• What you will do: Each line of the records containing "fits" is to be copied out and returned.

START Extracted material

This is an optimization exercise on Yosys and OpenROAD, whose aim is small area and few clock cycles, not a production implementation. In this exercise RTL edits were held to simulation tests only and were not proved equivalent to the original.

==> flow/design.v <==
`timescale 1ns/1ns
`default_nettype none
module crc16_word
(
    input  logic [15:0] crc_in,
    input  logic [31:0] data_in,
    output logic [15:0] crc_out
);
    logic fb;
    always_comb begin
        crc_out = crc_in;
        fb = 1'b0;
        for (int i = 31; i >= 0; i--) begin
            fb = crc_out[15] ^ data_in[i];
            crc_out = {crc_out[14:0], 1'b0} ^ (fb ? 16'h1021 : 16'h0000);
        end
    end
endmodule
`default_nettype wire
`timescale 1ns/1ns
`default_nettype none
module in_port
(
    input  logic        clk,
    input  logic        rst_n,
    input  logic        vld,
    input  logic        sop,
    input  logic        eop,
    input  logic [31:0] data,
    output logic        in_ready,
    input  logic        rd_sel,     
    input  logic        dsc_sel,    
    output logic [31:0] rd_data,    
    output logic [1:0]  dsc_prio,   
    output logic [4:0]  dsc_len,    
    output logic        avail,      
    input  logic        rd_adv,     
    input  logic        rd_pkt      
);
    logic [31:0] mem [16];
    logic [4:0]  wptr, wbase, rptr;
    logic        recv, bad, full;
    logic [4:0]  len;
    logic [1:0]  prio, dest;
    logic [15:0] crc, crc_nxt;
    logic [4:0]  hlen, used, cnt;
    logic        nowr, fits, take_hdr, take_wr, word_ok, good_end;
    crc16_word crc16 (
        .crc_in  (crc),
        .data_in (data),
        .crc_out (crc_nxt)
    );
    assign hlen = data[4:0];
    assign nowr     = (hlen > 5'd16) | (eop != (hlen == '0));
    assign used     = wbase - rptr;
    assign fits     = ({1'b0, used} + hlen) <= 6'd16;
    assign in_ready = ~recv & (nowr | ((~full | rd_pkt) & fits));
    assign take_hdr = in_ready & vld & sop;
    assign take_wr  = take_hdr & ~nowr;
    assign cnt      = wptr - wbase;       
    assign word_ok  = recv & vld & ~bad & (cnt != len);
    assign good_end = word_ok & eop & (cnt + 1'b1 == len);
    always_ff @(posedge clk) begin
        if (word_ok) begin
            mem[wptr[3:0]] <= data;
        end
    end
    always_comb begin
        rd_data = dsc_sel ? {7'd0, dest, prio, len, crc} : 32'd0;
        for (int i = 0; i < 16; i++) begin
            rd_data = rd_data | ((rd_sel && rptr[3:0] == 4'(i)) ? mem[i] : 32'd0);
        end
    end
    assign dsc_prio = prio;
    assign dsc_len  = len;
    assign avail    = full;
    always_ff @(posedge clk) begin
        if (take_wr) begin
            len  <= hlen;
            prio <= data[6:5];
            dest <= data[8:7];
            crc  <= 16'hFFFF;
        end else if (word_ok) begin
            crc  <= crc_nxt;
        end
    end
    always_ff @(posedge clk) begin
        if (!rst_n) begin
            recv  <= 1'b0;
            bad   <= 1'b0;
            full  <= 1'b0;
            wptr  <= '0;
            wbase <= '0;
            rptr  <= '0;
        end else begin
            if (rd_adv) begin
                rptr <= rptr + 1'b1;
            end
            if (rd_pkt) begin
                full <= 1'b0;
            end
            if (take_hdr) begin
                recv <= ~eop;
                bad  <= nowr;
                if (!nowr) begin
                    full <= eop;          
                end
            end else if (recv & vld) begin
                if (word_ok) begin
                    wptr <= wptr + 1'b1;
                end else begin
                    bad  <= 1'b1;
                end
                if (eop) begin
                    recv <= 1'b0;
                    if (good_end) begin
                        full  <= 1'b1;
                        wbase <= wptr + 1'b1;
                    end else begin
                        wptr <= wbase;    
                    end
                end
            end
        end
    end
endmodule
`default_nettype wire
`timescale 1ns/1ns
`default_nettype none
module switch_ingress
(
    input  logic        clk,
    input  logic        rst_n,
    input  logic        in0_vld,
    input  logic        in0_sop,
    input  logic        in0_eop,
    input  logic [31:0] in0_data,
    input  logic        in1_vld,
    input  logic        in1_sop,
    input  logic        in1_eop,
    input  logic [31:0] in1_data,
    output logic        in_ready0,
    output logic        in_ready1,
    output logic        out_vld,
    output logic        out_sop,
    output logic        out_eop,
    output logic        out_src,
    output logic [1:0]  out_dest,
    output logic [31:0] out_data,
    input  logic        out_ready
);
    logic [31:0] rd0, rd1, rd;
    logic [1:0]  pr0, pr1;
    logic [4:0]  ln0, ln1;
    logic [2:0]  lowcnt;
    logic        pmode, prio1;
    logic        av0, av1;
    logic        busy, src, insop, last, ready_q;
    logic [4:0]  rem;
    logic [1:0]  dest_q;
    logic        pick1, start, cur, xfer;
    in_port port0 (
        .clk      (clk),
        .rst_n    (rst_n),
        .vld      (in0_vld),
        .sop      (in0_sop),
        .eop      (in0_eop),
        .data     (in0_data),
        .in_ready (in_ready0),
        .rd_sel   (~cur & ~out_sop),
        .dsc_sel  (~cur & out_sop),
        .rd_data  (rd0),
        .dsc_prio (pr0),
        .dsc_len  (ln0),
        .avail    (av0),
        .rd_adv   (xfer & ~cur & ~out_sop),
        .rd_pkt   (xfer & ~cur & out_sop)
    );
    in_port port1 (
        .clk      (clk),
        .rst_n    (rst_n),
        .vld      (in1_vld),
        .sop      (in1_sop),
        .eop      (in1_eop),
        .data     (in1_data),
        .in_ready (in_ready1),
        .rd_sel   (cur & ~out_sop),
        .dsc_sel  (cur & out_sop),
        .rd_data  (rd1),
        .dsc_prio (pr1),
        .dsc_len  (ln1),
        .avail    (av1),
        .rd_adv   (xfer & cur & ~out_sop),
        .rd_pkt   (xfer & cur & out_sop)
    );
    assign prio1 = (pr1 > pr0) | ((pr1 == pr0) & ~last);
    assign pick1 = av1 & (~av0 | (pmode ? prio1 :
                                  ((ln1 < ln0) | ((ln1 == ln0) & prio1))));
    assign start = ~busy & (av0 | av1) & ready_q;
    assign cur   = busy ? src : pick1;
    assign rd    = rd0 | rd1;
    assign out_vld  = busy | start;
    assign out_sop  = ~busy | insop;
    assign out_eop  = out_sop ? (rd[20:16] == '0) : (rem == 5'd1);
    assign out_src  = cur;
    assign out_dest = out_sop ? rd[24:23] : dest_q;
    assign out_data = rd;
    assign xfer     = out_vld & out_ready;
    always_ff @(posedge clk) begin
        if (xfer & out_sop) begin
            dest_q <= rd[24:23];
        end
        if (xfer) begin
            rem <= out_sop ? rd[20:16] : rem - 1'b1;
        end
        if (~busy) begin
            src <= pick1;
        end
    end
    always_ff @(posedge clk) begin
        if (!rst_n) begin
            busy    <= 1'b0;
            insop   <= 1'b1;
            last    <= 1'b1;
            ready_q <= 1'b0;
            lowcnt  <= 3'd0;
            pmode   <= 1'b1;
        end else begin
            ready_q <= out_ready;
            lowcnt  <= out_ready ? 3'd0 : lowcnt + (lowcnt != 3'd7);
            if (lowcnt == 3'd7) begin
                pmode <= 1'b1;
            end else if (start) begin
                pmode <= 1'b0;
            end
            if (start) begin
                last <= pick1;
            end
            if (xfer & out_eop) begin
                busy  <= 1'b0;
                insop <= 1'b1;
            end else if (out_vld) begin
                busy  <= 1'b1;
                insop <= out_sop & ~xfer;
            end
        end
    end
endmodule
`default_nettype wire
==> flow/config.mk <==
export PLATFORM = sky130hd
export DESIGN_NAME = switch_ingress
export DESIGN_NICKNAME = switch_ingress
export VERILOG_FILES = /design/flow/design.v
export SDC_FILE = /design/flow/constraint.sdc
export NUM_CORES = 4
export LEC_CHECK = 0
export CAP_MARGIN = 20
export CORE_MARGIN = 2
export CORE_UTILIZATION = 40
export PLACE_DENSITY = 0.6
export SLEW_MARGIN = 20
==> flow/constraint.sdc <==
create_clock -name core_clock -period 7.5 [get_ports {clk}]
set_input_delay 1.5000 -clock core_clock [delete_from_list [all_inputs] [get_ports {clk}]]
set_output_delay 1.5000 -clock core_clock [all_outputs]
set_load 0.01 [all_outputs]
standard.sh (not shown) runs the stock make flow with config.mk's settings and CLKGATE_MAP_FILE= SYNTH_SCRIPT=/design/flow/synth_recipe.tcl, a recipe that flattens the netlist after the stock synthesis.
==> flow/flow/run.sh <==
#!/bin/bash
set -euo pipefail
export BUFFER_PORTS_ARGS="-buffer_cell sky130_fd_sc_hd__buf_2"
export CTS_ARGS="-sink_clustering_enable -repair_clock_nets -dont_use_dummy_load -sink_clustering_size 24 -sink_clustering_max_diameter 120"
bash standard.sh > standard_flow.log 2>&1
Testbench counts at the start, summed over its fixed seeds: cycles 15,698.
Rerun with:
--- a/flow/design.v
+++ b/flow/design.v
@@ -54,5 +54,5 @@
     assign nowr     = (hlen > 5'd16) | (eop != (hlen == '0));
     assign used     = wbase - rptr;
-    assign fits     = ({1'b0, used} + hlen) <= 6'd16;
+    assign fits     = ({1'b0, used} + hlen) <= (rd_adv ? 6'd17 : 6'd16);
     assign in_ready = ~recv & (nowr | ((~full | rd_pkt) & fits));
     assign take_hdr = in_ready & vld & sop;
@@ -67,5 +67,5 @@
     end
     always_comb begin
-        rd_data = dsc_sel ? {7'd0, dest, prio, len, crc} : 32'd0;
+        rd_data = dsc_sel ? {7'd0, dest, prio, len, (good_end ? crc_nxt : crc)} : 32'd0;
         for (int i = 0; i < 16; i++) begin
             rd_data = rd_data | ((rd_sel && rptr[3:0] == 4'(i)) ? mem[i] : 32'd0);
@@ -74,5 +74,5 @@
     assign dsc_prio = prio;
     assign dsc_len  = len;
-    assign avail    = full;
+    assign avail    = full | good_end;
     always_ff @(posedge clk) begin
         if (take_wr) begin
@@ -115,5 +115,5 @@
                     recv <= 1'b0;
                     if (good_end) begin
-                        full  <= 1'b1;
+                        full  <= ~rd_pkt;
                         wbase <= wptr + 1'b1;
                     end else begin
Setup slack got worse by 0.81 ns.
First-iteration DRC count goes down by 1.8%.
Count of clock-buffer cells in the layout goes up by 1.
Maximum frequency fell by 11%.
Global-route usage grows by 0.80 points.
Cell area rises by 2.2%.
Area after synthesis rose by 1.4%.
Testbench counts after the change, summed over its fixed seeds: cycles 15,421.

==> separate check: timing with driven ports <==
The results above use ideal ports. As a check the final layouts listed here were re-extracted and re-timed, cells and wires unchanged. Step 1: set_driving_cell puts a clkbuf_16 on clk and a buf_2 on each other input, an assumption about the parent block. Step 2 also shifts input and output timing later by t, the mid clock arrival at the registers, as if the neighbouring blocks saw the same clock. a / b / c = ideal ports / drivers / drivers and shift; a / b = the first two.
| run | shift t [ns] | slack for setup (ns) | worst setup path after step 2 | worst register clock-pin slew, ns |
|---|---|---|---|---|
| the first run | 0.714 | 1.126 / 1.058 / 1.771 | register to output | 0.11 / 0.11 |
| the second run | 0.756 | 0.312 / 0.293 / 0.293 | input to output | 0.11 / 0.11 |
After both steps every run listed still meets setup and hold. The setup slack of the second run, which loses most, moves by -0.019 ns with the drivers and by -0.019 ns with both steps.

END Extracted material

• Task output:
    logic        nowr, fits, take_hdr, take_wr, word_ok, good_end;
    assign fits     = ({1'b0, used} + hlen) <= 6'd16;
    assign in_ready = ~recv & (nowr | ((~full | rd_pkt) & fits));
-    assign fits     = ({1'b0, used} + hlen) <= 6'd16;
+    assign fits     = ({1'b0, used} + hlen) <= (rd_adv ? 6'd17 : 6'd16);
     assign in_ready = ~recv & (nowr | ((~full | rd_pkt) & fits));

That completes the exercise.